La pintura al fresco que se ejecuta sobre un revoque fresco de cal y arena. En el buon fresco, se aplica el color en la última de las varias capas de yeso. Los colores utilizados son pigmentos diluidos en agua. Al secarse, la cal contenida en el yeso reacciona químicamente con el dióxido de carbono del aire, formando una película de carbonato de calcio que une de forma estable los colores a la pared.


La pintura mural al fresco secco o pintura a la cal. Se aplica sobre el revoque seco, en que la cal apagada (hidróxido de calcio) se utiliza aquí como verdadero aglutinante para disolver los colores. El efecto del fresco secco es inferior al del buon fresco, pues los colores no resultan tan claros, ni la pintura tan duradera.


El Marouflage está pintado sobre tela y amurado luego al soporte. La cal tras el proceso de carbonatación aglutina los colores y estos pasan a formar parte del muro, que presenta una superficie lisa y cristalina que envuelve los pigmentos.


Pintura mural al óleo o al temple: La utilización de otras técnicas de pintura mural se debe al deseo de obtener sobre el muro resultados similares a los conseguidos sobre tela, especialmente por lo que se refiere a la variedad e intensidad de los tonos y a los esfumados. Se necesita una pared seca y lisa donde se da una mano de cola para sellarla y estando esta seca se pone una masilla de yeso con cola, luego se le dan manos de imprimación de óleo.

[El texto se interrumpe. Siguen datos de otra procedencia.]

File: src/rtl/uart_rx_async_gen_if.sv
// Read-side bundle of uart_rx_async_gen: the FWFT FIFO head and its pop strobe.
// Handshake: rx_valid means rx_data holds the FIFO head; rd_en is the consumer's
// ready. A word is transferred on every clk edge where rx_valid and rd_en are
// both 1. rd_en while rx_valid=0 is ignored. rx_data is zero while empty.
interface uart_rx_async_gen_if #(
  parameter int MAX_BITS   = 9,
  parameter int FIFO_DEPTH = 4
);
  localparam int CW = $clog2(FIFO_DEPTH) + 1;

  logic                rd_en;
  logic [MAX_BITS-1:0] rx_data;
  logic                rx_valid;
  logic [CW-1:0]       fifo_count;

  // Consumer side (APB register block / testbench)
  modport master (output rd_en, input rx_data, rx_valid, fifo_count);
  // Receiver side
  modport slave  (input rd_en, output rx_data, rx_valid, fifo_count);
endinterface

File: src/rtl/uart_rx_async_gen.sv
// uart_rx_async_gen: oversampled UART receiver with per-frame data width
// (5..MAX_BITS), optional parity, 1 or 2 stop bits, false-start rejection,
// sticky error flags and a first-word-fall-through RX FIFO.
// Optional macro UART_RX_BREAK_DETECT_EN adds the break_det output and an
// IDLE-hold state that waits for the line to return high after a break.
// dbg_state exposes the FSM state encoding (IDLE=0, START=1, DATA=2,
// PARITY=3, STOP=4, HOLD=5).
module uart_rx_async_gen #(
  parameter int MAX_BITS   = 9,
  parameter int OVS        = 16,
  parameter int FIFO_DEPTH = 4
) (
  input  logic       clk,
  input  logic       reset_n,
  input  logic       baud_clock,
  input  logic [3:0] data_bits,
  input  logic       parity_en,
  input  logic       odd_n_even,
  input  logic       two_stop,
  input  logic       rx,
  input  logic       clr_errors,
  uart_rx_async_gen_if.slave rd_if,
  output logic       overflow,
  output logic       parity_err,
  output logic       framing_error,
  output logic       rx_idle,
`ifdef UART_RX_BREAK_DETECT_EN
  output logic       break_det,
`endif
  output logic [2:0] dbg_state
);

  localparam int         CNTW = $clog2(OVS);
  localparam int         AW   = $clog2(FIFO_DEPTH);
  localparam int         NW   = $clog2(FIFO_DEPTH) + 1;
  localparam logic [3:0] MAXB = 4'(MAX_BITS);

  typedef enum logic [2:0] {
    S_IDLE   = 3'd0,
    S_START  = 3'd1,
    S_DATA   = 3'd2,
    S_PARITY = 3'd3,
    S_STOP   = 3'd4,
    S_HOLD   = 3'd5
  } state_t;

  // Frame FSM state and per-frame latched configuration
  state_t              r_state, w_state_n;
  logic [CNTW-1:0]     r_cnt, w_cnt_n;
  logic [3:0]          r_bitcnt, w_bitcnt_n;
  logic [MAX_BITS-1:0] r_shift, w_shift_n;
  logic [3:0]          r_nbits, w_nbits_n;
  logic                r_par_en, w_par_en_n;
  logic                r_odd, w_odd_n;
  logic                r_two, w_two_n;
  logic                r_stop2, w_stop2_n;
  logic                r_brk, w_brk_n;
  logic [2:0]          r_samp;

  logic                w_rx_f;
  logic [3:0]          w_nbits_clamped;
  logic                w_bit_end;
  logic                w_half;
  logic                w_is_break;
  logic                w_push;
  logic [MAX_BITS-1:0] w_push_data;
  logic                w_set_par;
  logic                w_set_frm;
`ifdef UART_RX_BREAK_DETECT_EN
  logic                w_set_brk;
  logic                r_break_det;
`endif

  // FIFO storage
  logic [MAX_BITS-1:0] r_mem [FIFO_DEPTH];
  logic [AW-1:0]       r_wr_ptr, r_rd_ptr;
  logic [NW-1:0]       r_count;
  logic                w_full, w_empty, w_pop, w_wr, w_set_ovf;

  logic                r_overflow, r_parity_err, r_framing_error;

  assign w_rx_f    = (r_samp[0] & r_samp[1]) | (r_samp[0] & r_samp[2]) | (r_samp[1] & r_samp[2]);
  assign w_bit_end = (r_cnt == CNTW'(OVS - 1));
  assign w_half    = (r_cnt == CNTW'(OVS / 2 - 1));

  // Right-justify the LSB-first shift register for the latched width
  assign w_push_data = r_shift >> (MAXB - r_nbits);

`ifdef UART_RX_BREAK_DETECT_EN
  // Break: all data bits, parity bit and the first stop bit sampled low
  assign w_is_break = !r_stop2 && r_brk && !w_rx_f;
`else
  assign w_is_break = 1'b0;
`endif

  // Clamp the requested data width into 5..MAX_BITS
  always_comb begin
    w_nbits_clamped = data_bits;
    if (data_bits < 4'd5)     w_nbits_clamped = 4'd5;
    else if (data_bits > MAXB) w_nbits_clamped = MAXB;
  end

  // Next-state and per-tick actions; everything advances only on baud ticks
  always_comb begin
    w_state_n  = r_state;
    w_cnt_n    = r_cnt;
    w_bitcnt_n = r_bitcnt;
    w_shift_n  = r_shift;
    w_nbits_n  = r_nbits;
    w_par_en_n = r_par_en;
    w_odd_n    = r_odd;
    w_two_n    = r_two;
    w_stop2_n  = r_stop2;
    w_brk_n    = r_brk;
    w_push     = 1'b0;
    w_set_par  = 1'b0;
    w_set_frm  = 1'b0;
`ifdef UART_RX_BREAK_DETECT_EN
    w_set_brk  = 1'b0;
`endif
    if (baud_clock) begin
      case (r_state)
        S_IDLE: begin
          if (!w_rx_f) begin
            w_state_n  = S_START;
            w_cnt_n    = '0;
            w_bitcnt_n = '0;
            w_shift_n  = '0;
            w_nbits_n  = w_nbits_clamped;
            w_par_en_n = parity_en;
            w_odd_n    = odd_n_even;
            w_two_n    = two_stop;
            w_stop2_n  = 1'b0;
            w_brk_n    = 1'b1;
          end
        end
        S_START: begin
          if (w_half) begin
            w_cnt_n   = '0;
            w_state_n = w_rx_f ? S_IDLE : S_DATA;
          end else begin
            w_cnt_n = r_cnt + 1'b1;
          end
        end
        S_DATA: begin
          if (w_bit_end) begin
            w_cnt_n   = '0;
            w_shift_n = {w_rx_f, r_shift[MAX_BITS-1:1]};
            if (w_rx_f) w_brk_n = 1'b0;
            if (r_bitcnt == r_nbits - 4'd1) begin
              w_bitcnt_n = '0;
              w_state_n  = r_par_en ? S_PARITY : S_STOP;
            end else begin
              w_bitcnt_n = r_bitcnt + 4'd1;
            end
          end else begin
            w_cnt_n = r_cnt + 1'b1;
          end
        end
        S_PARITY: begin
          if (w_bit_end) begin
            w_cnt_n   = '0;
            w_state_n = S_STOP;
            if (w_rx_f != ((^r_shift) ^ r_odd)) w_set_par = 1'b1;
            if (w_rx_f) w_brk_n = 1'b0;
          end else begin
            w_cnt_n = r_cnt + 1'b1;
          end
        end
        S_STOP: begin
          if (w_bit_end) begin
            w_cnt_n = '0;
            if (w_is_break) begin
`ifdef UART_RX_BREAK_DETECT_EN
              w_set_brk = 1'b1;
`endif
              w_state_n = S_HOLD;
            end else begin
              if (!w_rx_f) w_set_frm = 1'b1;
              if (r_two && !r_stop2) begin
                w_stop2_n = 1'b1;
              end else begin
                // Return to IDLE at the mid-stop point so a following
                // start edge is not missed
                w_push    = 1'b1;
                w_state_n = S_IDLE;
              end
            end
          end else begin
            w_cnt_n = r_cnt + 1'b1;
          end
        end
        S_HOLD: begin
          if (w_rx_f) w_state_n = S_IDLE;
        end
        default: w_state_n = S_IDLE;
      endcase
    end
  end

  // FSM, datapath and input filter registers
  always_ff @(posedge clk) begin
    if (!reset_n) begin
      r_state  <= S_IDLE;
      r_cnt    <= '0;
      r_bitcnt <= '0;
      r_shift  <= '0;
      r_nbits  <= 4'd5;
      r_par_en <= 1'b0;
      r_odd    <= 1'b0;
      r_two    <= 1'b0;
      r_stop2  <= 1'b0;
      r_brk    <= 1'b0;
      r_samp   <= 3'b111;
    end else begin
      r_state  <= w_state_n;
      r_cnt    <= w_cnt_n;
      r_bitcnt <= w_bitcnt_n;
      r_shift  <= w_shift_n;
      r_nbits  <= w_nbits_n;
      r_par_en <= w_par_en_n;
      r_odd    <= w_odd_n;
      r_two    <= w_two_n;
      r_stop2  <= w_stop2_n;
      r_brk    <= w_brk_n;
      if (baud_clock) r_samp <= {r_samp[1:0], rx};
    end
  end

  assign w_full    = (r_count == NW'(FIFO_DEPTH));
  assign w_empty   = (r_count == '0);
  assign w_pop     = rd_if.rd_en && !w_empty;
  assign w_wr      = w_push && (!w_full || w_pop);
  assign w_set_ovf = w_push && w_full && !w_pop;

  // FIFO storage write; contents need no reset because the head is gated by count
  always_ff @(posedge clk) begin
    if (w_wr) r_mem[r_wr_ptr] <= w_push_data;
  end

  // FIFO pointers and occupancy; pointers wrap naturally at the power-of-2 depth
  always_ff @(posedge clk) begin
    if (!reset_n) begin
      r_wr_ptr <= '0;
      r_rd_ptr <= '0;
      r_count  <= '0;
    end else begin
      if (w_wr)  r_wr_ptr <= r_wr_ptr + 1'b1;
      if (w_pop) r_rd_ptr <= r_rd_ptr + 1'b1;
      case ({w_wr, w_pop})
        2'b10:   r_count <= r_count + 1'b1;
        2'b01:   r_count <= r_count - 1'b1;
        default: r_count <= r_count;
      endcase
    end
  end

  // Sticky error flags; a set event wins over a simultaneous clear
  always_ff @(posedge clk) begin
    if (!reset_n) begin
      r_overflow      <= 1'b0;
      r_parity_err    <= 1'b0;
      r_framing_error <= 1'b0;
    end else begin
      if (w_set_ovf)       r_overflow <= 1'b1;
      else if (clr_errors) r_overflow <= 1'b0;
      if (w_set_par)       r_parity_err <= 1'b1;
      else if (clr_errors) r_parity_err <= 1'b0;
      if (w_set_frm)       r_framing_error <= 1'b1;
      else if (clr_errors) r_framing_error <= 1'b0;
    end
  end

`ifdef UART_RX_BREAK_DETECT_EN
  // Sticky break flag
  always_ff @(posedge clk) begin
    if (!reset_n)        r_break_det <= 1'b0;
    else if (w_set_brk)  r_break_det <= 1'b1;
    else if (clr_errors) r_break_det <= 1'b0;
  end
  assign break_det = r_break_det;
`endif

  assign rd_if.rx_data    = w_empty ? '0 : r_mem[r_rd_ptr];
  assign rd_if.rx_valid   = !w_empty;
  assign rd_if.fifo_count = r_count;
  assign overflow         = r_overflow;
  assign parity_err       = r_parity_err;
  assign framing_error    = r_framing_error;
  assign rx_idle          = (r_state == S_IDLE);
  assign dbg_state        = r_state;

endmodule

En el siglo XX cuando la pintura mural se renueva totalmente, se recupera la técnica de la pintura al fresco y se experimenta con nuevos soportes como cemento, hormigón, materiales sintéticos,... sobre los que se emplean pinturas acrílicas, vinílicas, silicatos, emulsiones, etc., entrando en mundo desconocido hasta el momento.


La fotografía también aporta en la decoración de muros con los llamados fotomurales. Impresos en papel fotográfico tratado con tinta UV estable y con pegamento para adherirlos a la pared están hechos en varios bloques que se unen hasta llenar la pared.


También esta la frescografía. La frescografía usa impresiones digitales sobre varios materiales como papel, telas imprimadas cerámica, vidrio, pvc y películas plásticas. Se imprimen en grandes formatos que se diseñan desde una base de datos con miles de imágenes.


Otro tipo de murales son los pintados con pinturas acrílicas y vinílicas sobre muros de pasta,

tirol o cemento. Estos murales hechos a la medida logran dar las sensaciones espaciales que los del buen fresco solo que su duración es limitada y depende mucho de las condiciones de la pared y de la calidad de los pigmentos.